While (34) provides a simple performance model for our specific application, for more complicated algorithms it might not be possible to write down a simple expression like this. It is therefore natural to derive a set of performance indicators which can be used the assess how well a code parallelised based on empirical measurements.
If \(T(P)\) is the time it takes to run the code on \(P\) processors, then we can plot this time as a function of \(P\). In the ideal case, we would expect that \(T(P) = T(1)/P\), i.e. running the code on \(P\) processors will make it \(P\) times faster. This is most easily confirmed in a log-log-plot. In practice, the parallel speedup
\[ S(P) := \frac{T(1)}{T(P)} \]
is smaller than \(p\). Plotting \(S(P)\) as a function of \(p\) and comparing it to the ideal speedup \(S^\star(P) = P\) is helpful to quantify the impact of parallelisation. Another useful number performance indicator is the parallel efficiency
\[ E(P) := \frac{S(P)}{S^\star(P)} = \frac{T(1)}{P\cdot T(P)}, \]

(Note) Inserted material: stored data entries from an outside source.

File: config.mk
export PLATFORM = sky130hd
export DESIGN_NAME = scpad_rsv_arbiter_flat
export DESIGN_NICKNAME = d
export VERILOG_FILES = /design/src/rtl/scpad_rsv_arbiter_if.sv /design/src/rtl/scpad_rsv_arbiter.sv /design/src/flat_wrapper.sv
export SDC_FILE = /design/constraint.sdc
export NUM_CORES = 1
export LEC_CHECK = 0
export BUFFER_PORTS_ARGS = -buffer_cell sky130_fd_sc_hd__buf_2
export CAP_MARGIN = 10
export CORE_MARGIN = 4
export CORE_UTILIZATION = 43
export CTS_BUF_LIST = sky130_fd_sc_hd__clkbuf_16
export DETAILED_ROUTE_END_ITERATION = 16
export PLACE_DENSITY = 0.77
export SLEW_MARGIN = 20
export SYNTH_ARGS = -nofsm -noshare
export SYNTH_HDL_FRONTEND = slang
export SYNTH_SLANG_ARGS = --single-unit
File: constraint.sdc
create_clock -name clk -period 2.9 [get_ports clk]
set_input_delay 0.58 -clock clk [delete_from_list [all_inputs] [get_ports clk]]
set_output_delay 0.58 -clock clk [all_outputs]
set_load 0.02 [all_outputs]
File: src/rtl/scpad_rsv_arbiter_if.sv
// Reservation request/grant bundle shared by the scratchpad reservation arbiter and its clients.
// master drives requests/releases; slave (the arbiter) drives the grant-side signals.
interface scpad_rsv_arbiter_if #(
  parameter int unsigned N_REQ = 3
);
  localparam int unsigned IdW = $clog2(N_REQ);

  logic [N_REQ-1:0] req;
  logic [N_REQ-1:0] rel;
  logic [N_REQ-1:0] rsv;
  logic [IdW-1:0]   rsv_id;
  logic             busy;
  logic             timeout;
  logic [N_REQ-1:0] urgent;

  modport master (
    output req, rel,
    input  rsv, rsv_id, busy, timeout, urgent
  );

  modport slave (
    input  req, rel,
    output rsv, rsv_id, busy, timeout, urgent
  );
endinterface

File: src/rtl/scpad_rsv_arbiter.sv
// Scratchpad reservation arbiter: fixed-priority single-holder grant with hold timeout.
// Optional request aging is compiled in when SCPAD_ARB_AGING_EN is defined.
module scpad_rsv_arbiter #(
  parameter int unsigned N_REQ     = 3,
  parameter int unsigned MAX_HOLD  = 64,
  parameter int unsigned AGE_LIMIT = 16
) (
  input logic                clk,
  input logic                rst,
  scpad_rsv_arbiter_if.slave bus
);
  localparam int unsigned IdW   = $clog2(N_REQ);
  localparam int unsigned HoldW = (MAX_HOLD > 0) ? $clog2(MAX_HOLD + 1) : 1;

  typedef enum logic [1:0] {StIdle, StHeld, StFlush} state_e;

  state_e           state_q, state_d;
  logic [N_REQ-1:0] rsv_q, rsv_d;
  logic [IdW-1:0]   rsv_id_q, rsv_id_d;
  logic             busy_q, busy_d;
  logic             timeout_q, timeout_d;
  logic [HoldW-1:0] hold_q, hold_d;
  logic [HoldW-1:0] hold_inc;

  logic [N_REQ-1:0] urgent_vec;
  logic [N_REQ-1:0] mask;
  logic [N_REQ-1:0] eligible;
  logic [N_REQ-1:0] cand;
  logic [N_REQ-1:0] win_oh;
  logic [IdW-1:0]   win_id;
  logic             win_vld;
  logic             holder_rel;

  // The current holder never competes in its own release cycle.
  assign mask       = (state_q == StHeld) ? rsv_q : '0;
  assign eligible   = bus.req & ~mask;
  assign holder_rel = |(rsv_q & (bus.rel | ~bus.req));
  assign hold_inc   = hold_q + HoldW'(1);

  always_comb begin
    cand = eligible;
    if (|(eligible & urgent_vec)) begin
      cand = eligible & urgent_vec;
    end
  end

  always_comb begin
    win_oh  = '0;
    win_id  = '0;
    win_vld = 1'b0;
    for (int unsigned i = 0; i < N_REQ; i++) begin
      if (cand[i] && !win_vld) begin
        win_oh[i] = 1'b1;
        win_id    = IdW'(i);
        win_vld   = 1'b1;
      end
    end
  end

  always_comb begin
    state_d   = state_q;
    rsv_d     = rsv_q;
    rsv_id_d  = rsv_id_q;
    hold_d    = hold_q;
    timeout_d = 1'b0;
    unique case (state_q)
      StIdle, StFlush: begin
        rsv_d    = win_oh;
        rsv_id_d = win_id;
        hold_d   = '0;
        state_d  = win_vld ? StHeld : StIdle;
      end
      StHeld: begin
        if (holder_rel) begin
          rsv_d    = win_oh;
          rsv_id_d = win_id;
          hold_d   = '0;
          state_d  = win_vld ? StHeld : StIdle;
        end else if ((MAX_HOLD != 0) && (hold_inc == HoldW'(MAX_HOLD))) begin
          rsv_d     = '0;
          rsv_id_d  = '0;
          hold_d    = '0;
          timeout_d = 1'b1;
          state_d   = StFlush;
        end else begin
          hold_d = hold_inc;
        end
      end
      default: begin
        rsv_d    = '0;
        rsv_id_d = '0;
        hold_d   = '0;
        state_d  = StIdle;
      end
    endcase
    busy_d = |rsv_d;
  end

  always_ff @(posedge clk) begin
    if (rst) begin
      state_q   <= StIdle;
      rsv_q     <= '0;
      rsv_id_q  <= '0;
      busy_q    <= 1'b0;
      timeout_q <= 1'b0;
      hold_q    <= '0;
    end else begin
      state_q   <= state_d;
      rsv_q     <= rsv_d;
      rsv_id_q  <= rsv_id_d;
      busy_q    <= busy_d;
      timeout_q <= timeout_d;
      hold_q    <= hold_d;
    end
  end

`ifdef SCPAD_ARB_AGING_EN
  localparam int unsigned AgeW = (AGE_LIMIT > 0) ? $clog2(AGE_LIMIT + 1) : 1;

  logic [AgeW-1:0]  age_q [N_REQ];
  logic [AgeW-1:0]  age_d [N_REQ];
  logic [N_REQ-1:0] urgent_q, urgent_d;

  // Waiting time restarts whenever the request drops or is about to be served.
  always_comb begin
    for (int unsigned i = 0; i < N_REQ; i++) begin
      if (!bus.req[i] || rsv_d[i]) begin
        age_d[i] = '0;
      end else if (age_q[i] == AgeW'(AGE_LIMIT)) begin
        age_d[i] = age_q[i];
      end else begin
        age_d[i] = age_q[i] + AgeW'(1);
      end
      urgent_d[i] = (age_d[i] == AgeW'(AGE_LIMIT));
    end
  end

  always_ff @(posedge clk) begin
    if (rst) begin
      urgent_q <= '0;
      for (int unsigned i = 0; i < N_REQ; i++) begin
        age_q[i] <= '0;
      end
    end else begin
      urgent_q <= urgent_d;
      for (int unsigned i = 0; i < N_REQ; i++) begin
        age_q[i] <= age_d[i];
      end
    end
  end

  assign urgent_vec = urgent_q;
`else
  assign urgent_vec = '0;
`endif

  assign bus.rsv     = rsv_q;
  assign bus.rsv_id  = rsv_id_q;
  assign bus.busy    = busy_q;
  assign bus.timeout = timeout_q;
  assign bus.urgent  = urgent_vec;
endmodule

File: src/flat_wrapper.sv
// flat-port wrapper written by rule: the top's interface ports become plain ports
module scpad_rsv_arbiter_flat 
#(
  parameter int unsigned N_REQ     = 3,
  parameter int unsigned MAX_HOLD  = 64,
  parameter int unsigned AGE_LIMIT = 16
)
  (clk, rst, bus_req, bus_rel, bus_rsv, bus_rsv_id, bus_busy, bus_timeout, bus_urgent);
  scpad_rsv_arbiter_if #(.N_REQ(N_REQ)) bus_i ();
  input logic clk;
  input logic rst;
  input wire logic [$bits(bus_i.req)-1:0] bus_req;
  input wire logic [$bits(bus_i.rel)-1:0] bus_rel;
  output wire logic [$bits(bus_i.rsv)-1:0] bus_rsv;
  output wire logic [$bits(bus_i.rsv_id)-1:0] bus_rsv_id;
  output wire logic [$bits(bus_i.busy)-1:0] bus_busy;
  output wire logic [$bits(bus_i.timeout)-1:0] bus_timeout;
  output wire logic [$bits(bus_i.urgent)-1:0] bus_urgent;
  assign bus_i.req = bus_req;
  assign bus_i.rel = bus_rel;
  assign bus_rsv = bus_i.rsv;
  assign bus_rsv_id = bus_i.rsv_id;
  assign bus_busy = bus_i.busy;
  assign bus_timeout = bus_i.timeout;
  assign bus_urgent = bus_i.urgent;
  scpad_rsv_arbiter #(.N_REQ(N_REQ), .MAX_HOLD(MAX_HOLD), .AGE_LIMIT(AGE_LIMIT)) u_core (.clk(clk), .rst(rst), .bus(bus_i));
endmodule
==> results of run 1 <==
[cells in the mapped netlist, drive strengths merged, types with 3 or more instances]
cell type,instances,area (sq um)
xor2,3,26.3
inv,6,22.5
nor2,10,37.5
nand2b,5,33.8
dfxtp,16,320
a21oi,4,20.0
nand2,8,30.0
buf,4,26.3
[power by group through the flow]
| stage | registers [W] | logic (W) | clock network (W) |
|---|---|---|---|
| after global routing | 0.000240 | 0.0000799 | 0.000278 |
| after detailed placement | 0.000243 | 0.0000714 | 0 |
| final | 0.000239 | 0.0000722 | 0.000262 |
| after floorplan | 0.000248 | 0.0000487 | 0 |
| after CTS | 0.000239 | 0.0000726 | 0.000266 |
| after global placement | 0.000243 | 0.0000700 | 0 |
[cells by family (layout without fill, tap and decap cells)]
family | after synthesis | in the layout | share of synthesized area
fa+ha+maj | 1 | 1 | 0.0162
other cells | 1 | 3 | 0.00487
compound gates | 20 | 20 | 0.213
simple gates | 35 | 35 | 0.231
flops | 16 | 16 | 0.416
xor+xnor | 5 | 5 | 0.0568
buf+inv | 10 | 23 | 0.0633
[area by class of cell]
class / count / area (sq um) / share of cell area
well taps: 25 / 31.3 / 0.0337
repair buffers: 14 / 70.1 / 0.0755
flip-flops and latches: 16 / 320 / 0.345
multi-input cells: 64 / 409 / 0.441
clock buffers: 3 / 75.1 / 0.0809
inverters: 6 / 22.5 / 0.0243
[through the flow]
stage | area, sq um | util | hold WS [ps] | worst slack, ps | power (W)
floorplan | 778 | - | 426 | 1220 | 0.000297
global placement | 853 | 0.500 | 442 | 1060 | 0.000313
detailed placement | 853 | 0.500 | 451 | 1040 | 0.000314
CTS | 928 | 0.544 | 458 | 1260 | 0.000577
global route | 928 | 0.544 | 486 | 1200 | 0.000599
finish | 928 | 0.544 | 453 | 1270 | 0.000573
[worst min-delay path: cells and delay by family (launching register included)]
family	cells	cell delay, ps
compound gates	1	50
flops	1	300
simple gates	1	50
[worst paths after layout]
kind	start	to	cells past startpoint
min reg2reg	u_core.bus.rsv_id[1]	u_core.bus.rsv_id[1]	2
min	u_core.bus.rsv_id[1]	u_core.bus.rsv_id[1]	2
max reg2reg	u_core.hold_q[3]	u_core.bus.rsv[0]	5
max	bus_rel[2]	u_core.bus.rsv_id[0]	6
[state kept, by name (all words and copies together), names as in the netlist]
register,cells
u_core.bus.busy,1
u_core.bus.rsv,3
u_core.bus.timeout,1
u_core.hold_q,7
u_core.state_q,2
u_core.bus.rsv_id,2
[per-layer routing]
layer | share of wire | up-vias | global-route usage
li1 | - | 331 | -
met2 | 0.49 | 18 | 0.246
met5 | 0 | - | 0
met1 | 0.42 | 301 | 0.150
met4 | 0.028 | 0 | 0.0942
met3 | 0.054 | 5 | 0.0356
==> impl_metrics.ini, run 1 <==
[timing]
fmaxAchievable_ghz = 0.614
fin_skew_ps = 4.61
setup_tns_ps = 0
setup_viol = 0
hold_violations = 0
fin_crit_ps = 1630
period_share = 0.561
final_max_slew_viol_count = 0
rsz0062_at_grt = false

[power_and_ir_drop]
p_per_area_nw_per_um2 = 617
pwr-share-clk = 0.457
comb_power_share = 0.126
pwr-share-seq = 0.417
p_switching_w = 0.000133
switching_share = 0.232
internal_power_w = 0.000440
total_leakage_power_nw = 0.373
ir_worst_vdd_mv = 0.408

[logic_synthesis]
async_flop_share = 0
synth_edf_count = 0
synth_warnings = 0
seq_area_frac_synth = 0.416
synthCells = 88
synth-seq-cells = 16
synth_area_per_cell_sq_um = 8.76
syn_area_sq_um = 771
ys_types = 35
synth-main-ff-cell = dfxtp_1

[die]
initial_core_util = 0.451
core_sq_um = 1710
fp-row-count = 15
die-area_sq_um = 2530
num_io_pins = 18
dieHeight_microns = 50.3
die_x_microns = 50.3

[route]
drt_iter0_drc = 3
wirelength_mm = 1.54
antenna_left = 0
drcViolationCount = 0
vias = 655
routedWlPerCell_microns = 12.1
viasPerCell = 5.12
first_pass_iters = 4

[global_route]
grt_use_total = 0.142
grt_start_max_net_pins = 11
grt_pass1_vias = 619
antenna_found_initial = 0
grt_pass1_wl_mm = 2.68
grt.overflow.total = 0

[clock_network]
hold_buffers = 0
cts_resized = 0
htreeDepth = 1
clk_latency_ps = 250
cts-buffers-inserted = 3
root_buffer = clkbuf_16
cts.sinks = 16
cts_setup_buffers = 0
cts_tree = yes
clk_pin_slew_worst_paths_ps = 50
cts_buffer_depth = 2

[cells_and_area]
instances_no_fill = 128
final_common_cell = dfxtp_1
layout-drive-gt1-share = 0.223
area_growth_pct = 20.5
diodes = 0
layout_common_cells = 16 x dfxtp_1, 14 x buf_2, 10 x nor2_1
fillerInstances = 171
nNetsFinal = 114

[worst_setup_path]
worstSetupPathType = primary input to register
cpMaxStageDelayCell = a211oi_4
critPathMaxFanout = 7
critPathLaunchType = primary input
path_cells = buf_2 > nand2b_1 > a22o_1 > a211oi_4 > nand2_1 > a21oi_1
cp.required_ps = 3060
cpPeakStageDelay_ps = 360
timing.reg2reg.setup_slack_ps = 1290
crit_buf_inv = 1
arrival_ps = 1790
crit_family = compound AO/OA/AOI/OAI gates
end_kind = register

[min_path]
hp-class = register to register

[placement]
io_buffers = 14
gp_congestion = 0.796
dp.cells = 125
dp_hpwl_mm = 1.10

[job]
maxCapViolCount = 0

[status]
status = completed
No activity file was read; power rests on OpenSTA's default activity.
==> inputs of run 2 (changes only) <==
--- a/config.mk
+++ b/config.mk
@@ -5,6 +5,7 @@
 export SDC_FILE = /design/constraint.sdc
 export NUM_CORES = 1
 export LEC_CHECK = 0
+export ABC_AREA = 1
 export BUFFER_PORTS_ARGS = -buffer_cell sky130_fd_sc_hd__buf_2
 export CAP_MARGIN = 10
 export CORE_MARGIN = 4
==> constraint.sdc (replaced) <==
create_clock -name clk -period 1.61 [get_ports clk]
set_input_delay 0.322 -clock clk [delete_from_list [all_inputs] [get_ports clk]]
set_output_delay 0.322 -clock clk [all_outputs]
set_load 0.02 [all_outputs]
==> impl_metrics.ini, run 2 <==
[status]
status = completed

[power_and_ir_drop]
total_power_w = 0.00144
internal_power_w = 0.000957
ir_worst_vdd_mv = 0.795
pwr-share-clk = 0.319
p_per_area_nw_per_um2 = 1360
switching_share = 0.334
total_leakage_power_nw = 0.532
comb_power_share = 0.322
p_switching_w = 0.000480
pwr-share-seq = 0.358

[timing]
fin_skew_ps = 0.980
worst_slack_ps = 123
fmaxAchievable_ghz = 0.673
period_share = 0.923
setup_viol = 0
final_max_slew_viol_count = 0
fin_crit_ps = 1490
setup_tns_ps = 0
hold_violations = 0
rsz0062_at_grt = true

[logic_synthesis]
syn_area_sq_um = 823
seq_area_frac_synth = 0.389
synth_warnings = 0
synth_edf_count = 0
yosys-top-cells-count = 32 x nand2_1, 18 x inv_1, 16 x dfxtp_1, 13 x nor2_1, 9 x nand3_1
synth-main-ff-cell = dfxtp_1
yosysTopAreaCellShare = 0.389
synth_most_common_cell = nand2_1
ys_types = 21
synthCells = 121
synth-seq-cells = 16
async_flop_share = 0
synth_area_per_cell_sq_um = 6.80
yosys-top-cells-area = dfxtp_1 39%, nand2_1 15%, inv_1 8.2%, nor2_1 5.9%, nand3_1 5.5%
yosysTopAreaCell = dfxtp_1

[worst_setup_path]
worstRegToRegCells = 12
cpMaxStageDelayCell = dfxtp_2
crit_path_frequent_cell = nand2_1
worstReg2RegEnd = u_core.bus.busy
critPathMaxFanout = 7
r2r-start = u_core.hold_q[0]
critPathLaunchType = register
timing.reg2reg.setup_slack_ps = 120
end_kind = register
cp.required_ps = 1740
arrival_ps = 1610
path_cells = ha_4 > nand2_4 > o21bai_1 > nand2_1 > nor2_2 > nand2_2 > nand2_1 > nand2_1 > nand2_1 > nand2_1 > nand2_1 > nand3_1
cpPeakStageDelay_ps = 350
worstSetupPathType = register to register

[placement]
io_buffers = 14
dp.cells = 162
place_ws_ps = -21.9
dp_hpwl_mm = 1.33
gp_congestion = 0.918
place_area_sq_um = 932

[route]
first_pass_iters = 4
vias = 821
viasPerCell = 4.95
drt_iter0_drc = 11
drcViolationCount = 0
wirelength_mm = 1.67
routedWlPerCell_microns = 10.0
antenna_left = 0

[cells_and_area]
multiInputGateArea_sq_um = 453
seq_area_sq_um = 328
layout-drive-gt1-share = 0.277
diodes = 0
area_growth_pct = 28.1
layout_common_cells = 30 x nand2_1, 18 x inv_1, 14 x buf_2
fillerInstances = 179
largest_register_ffs = 7
instances_no_fill = 166
final_common_cell = nand2_1
largest_register = u_core.hold_q
final_area_sq_um = 1050
nNetsFinal = 152

[die]
core_sq_um = 1760
initial_core_util = 0.467
die_x_microns = 51.8
num_io_pins = 18
fp-row-count = 15
dieHeight_microns = 51.8
die-area_sq_um = 2680

[min_path]
min_to = u_core.bus.rsv_id[0]
holdPathStages = 2
hold_path_startpoint = rst
hp-class = primary input to register

[clock_network]
cts.sinks = 16
clk_latency_ps = 240
htreeDepth = 1
cts-buffers-inserted = 3
cts_tree = yes
cts_buffer_depth = 2
root_buffer = clkbuf_16
clk_pin_slew_worst_paths_ps = 40

[global_route]
grt_use_total = 0.142
grt_pass1_vias = 706
grt.overflow.total = 0
antenna_found_initial = 0
grt_start_max_net_pins = 9
grt_pass1_wl_mm = 2.75

[job]
maxCapViolCount = 0
[run 2: power by group through the flow]
| stage | Sequential, W | Clock [W] | Combinational, W |
|---|---|---|---|
| after detailed placement | 0.000513 | 0 | 0.000456 |
| after CTS | 0.000508 | 0.000472 | 0.000457 |
| after floorplan | 0.000561 | 0 | 0.000262 |
| final | 0.000514 | 0.000459 | 0.000463 |
| after global placement | 0.000511 | 0 | 0.000444 |
| after global routing | 0.000521 | 0.000498 | 0.000517 |
[run 2: per-layer routing]
metal	vias up	global-route usage	routed length [microns]
met2	22	0.248	847
met3	5	0.0372	100
met5	-	0	0
met1	373	0.141	667
li1	421	-	-
met4	0	0.114	48
[run 2: metrics by stage]
| step | util | hold slack [ps] |
|---|---|---|
| CTS | 0.573 | 306 |
| detailed placement | 0.528 | 511 |
| finish | 0.598 | 309 |
| floorplan | - | 394 |
| global route | 0.598 | 324 |
| global placement | 0.528 | 493 |
[run 2: cells by family (layout without fill, tap and decap cells)]
| family | after synthesis | after routing | share of synthesized area |
|---|---|---|---|
| adders and majority gates | 1 | 1 | 0.0152 |
| DFF | 16 | 16 | 0.389 |
| other | 1 | 3 | 0.00455 |
| buffers and inverters | 21 | 39 | 0.109 |
| AOI/OAI and AO/OA | 16 | 16 | 0.112 |
| and+or+nand+nor | 66 | 66 | 0.369 |
[run 2: layout make-up]
| type | instances | share of cell area |
|---|---|---|
| clock buffer | 3 | 0.0712 |
| multi-input combinational | 86 | 0.429 |
| inverter | 18 | 0.0641 |
| sequential | 16 | 0.311 |
| timing repair buffer | 18 | 0.0949 |
| tap | 25 | 0.0297 |
[run 2: what timing repair did]
action,in CTS,in global routing
hold buffers,0,0
setup buffers,0,1
pin swaps,1,6
endpoints found under the setup margin,3,8
resized for setup,2,11
[run 2: critical path: cells and delay by family, from the launching register on]
kind	cells	cell delay, ps
AND/OR/NAND/NOR	10	750
flip-flops	1	350
adder cells (fa/ha/maj)	1	170
AO/OA/AOI/OAI	1	120
[run 2: worst max-delay path by stage]
stage                startpoint              end  slack, ps  depth (start not counted)
2_1_floorplan  u_core.hold_q[0]  u_core.bus.busy        100                         12
3_3_place_gp   u_core.hold_q[1]  u_core.bus.busy         50                         12
3_5_place_dp   u_core.hold_q[1]  u_core.bus.busy        -20                         12
4_1_cts        u_core.hold_q[1]  u_core.bus.busy         40                         12
5_1_grt        u_core.hold_q[1]  u_core.bus.busy        -20                         13
6_report       u_core.hold_q[0]  u_core.bus.busy        120                         12
==> inputs of run 3 (changes only) <==
==> constraint.sdc (replaced) <==
create_clock -name clk -period 1.61 [get_ports clk]
set_input_delay 0.322 -clock clk [delete_from_list [all_inputs] [get_ports clk]]
set_output_delay 0.322 -clock clk [all_outputs]
set_load 0.05 [all_outputs]
==> impl_metrics.ini, run 3 (synthesis gave the netlist of run 2 again) <==
[cells_and_area]
largest_register_ffs = 7
layout_common_cells = 28 x nand2_1, 17 x inv_1, 14 x buf_2
largest_register = u_core.hold_q
nNetsFinal = 152
final_common_cell = nand2_1
fillerInstances = 181
layout-drive-gt1-share = 0.312
postLayoutCoreUtil = 0.609
area_growth_pct = 30.4
diodes = 0

[route]
routedWlPerCell_microns = 11.0
drt_iter0_drc = 28
vias = 803
viasPerCell = 4.84
drcViolationCount = 0
wirelength_mm = 1.83
antenna_left = 0
first_pass_iters = 4

[global_route]
grt_pass1_vias = 759
grt_start_max_net_pins = 9
antenna_found_initial = 0
grt_use_total = 0.146
grt_pass1_wl_mm = 2.92
grt.overflow.total = 0

[status]
status = completed

[die]
dieHeight_microns = 51.8
initial_core_util = 0.467
num_io_pins = 18
die_x_microns = 51.8
core_sq_um = 1760
fp-row-count = 15
die-area_sq_um = 2680

[worst_setup_path]
worstSetupPathType = register to register
crit_family = simple AND/OR/NAND/NOR gates
cp.required_ps = 1740
crit_path_frequent_cell = nand2_1
path_cells = ha_4 > nand2_4 > o21bai_1 > nand2_1 > nor2_2 > nand2_2 > nand2_1 > nand2_1 > nand2_1 > nand2_1 > nand2_2 > nand3_2
worstRegToRegCells = 12
crit_buf_inv = 0
worst-path-stages = 12
cpMaxStageDelayCell = dfxtp_4
arrival_ps = 1680
end_kind = register
critPathLaunchType = register
cpPeakStageDelay_ps = 360
critPathMaxFanout = 7

[timing]
final_max_slew_viol_count = 0
fin_crit_ps = 1550
holdWs_ps = 313
rsz0062_at_grt = true
hold_violations = 0
fmaxAchievable_ghz = 0.644
setup_viol = 0
fin_skew_ps = 1.10
period_share = 0.964

[clock_network]
cts.sinks = 16
hold_buffers = 0
cts-buffers-inserted = 3
clk_latency_ps = 240
clk_pin_slew_worst_paths_ps = 40
cts_tree = yes
cts_buffer_depth = 2
root_buffer = clkbuf_16
htreeDepth = 1

[min_path]
holdPathStages = 2
hp-class = primary input to register

[placement]
io_buffers = 14
dp_hpwl_mm = 1.37
gp_congestion = 0.902

[power_and_ir_drop]
total_leakage_power_nw = 0.537
ir_worst_vdd_mv = 0.896
p_per_area_nw_per_um2 = 1450

[job]
maxCapViolCount = 0
-- run 3: power by group --
| group | switching [W] | total (W) | internal (W) |
|---|---|---|---|
| clock | 0.000135 | 0.000459 | 0.000324 |
| sequential | 0.0000506 | 0.000513 | 0.000462 |
| combinational | 0.000417 | 0.000586 | 0.000169 |
| total | 0.000603 | 0.00156 | 0.000956 |
-- run 3: layout make-up --
type / instances / area (sq um) / area share
tap: 25 / 31.3 / 0.0291
timing repair buffer: 18 / 100 / 0.0932
multi-input combinational: 86 / 470 / 0.438
inverter: 18 / 67.6 / 0.0629
sequential: 16 / 329 / 0.307
clock buffer: 3 / 75.1 / 0.0699
-- run 3: layer usage --
| metal | routed length [microns] | vias to the layer above | track usage | part of all wire |
|---|---|---|---|---|
| met5 | 0 | - | 0 | 0 |
| met1 | 733 | 353 | 0.146 | 0.40 |
| li1 | - | 423 | - | - |
| met3 | 90 | 5 | 0.0172 | 0.049 |
| met2 | 965 | 22 | 0.284 | 0.53 |
| met4 | 40 | 0 | 0.0873 | 0.022 |
-- run 3: worst paths after layout --
path,from,to,slack (ps)
worst max-delay path,u_core.hold_q[1],u_core.bus.busy,60
worst min-delay path,rst,u_core.bus.rsv_id[1],310
worst max register to register,u_core.hold_q[1],u_core.bus.busy,60
worst min register to register,u_core.bus.rsv_id[0],u_core.bus.rsv_id[0],520
-- run 3: timing repair --
action	4_1_cts	5_1_grt
pin swaps	0	9
setup buffers	0	2
gates resized for setup	2	16
endpoints found under the setup margin	4	9
gates cloned	0	0
-- run 3: stage by stage --
step	setup TNS [ps]	setup slack (ps)	area, sq um	instances	total power [W]
after floorplan	0	14.7	832	123	0.000932
after global placement	0	43.8	926	161	0.00105
final	0	58.1	1070	166	0.00156
after CTS	0	20.5	1000	164	0.00153
after global routing	-143	-61.2	1070	166	0.00166
after detailed placement	-38.4	-27.7	926	161	0.00107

which is a number between 0 and 1 that compares the achieved speedup to the ideal speedup. A code which has a parallel efficiency of \(100\%\) parallelises perfectly, while smaller values indicate that the code achieves only a fraction of its parallel potential. The following Figure 28 shows the runtime \(T(P)\) (left), speedup \(S(P)\) (centre) and parallel efficiency \(E(P)\) (right) for a Python implementation of the parallel matrix-matrix product for square matrices of different sizes:
While for all problem sizes the runtime initially increases as the problem is solved with more processors, scaling detiorates for smaller problem sizes. For larger problems, decent speedup can be achieved on more processors, but even there scaling eventually breaks down.
It is instructive to compare the measured results in Figure 28 with the corresponding theoretical values in Figure 29, which were obtained with the performance model in (34). While the details differ, we observe good quantitative agreement. In particular, the performance model also predicts earlier breakdown of scaling for smaller problem sizes.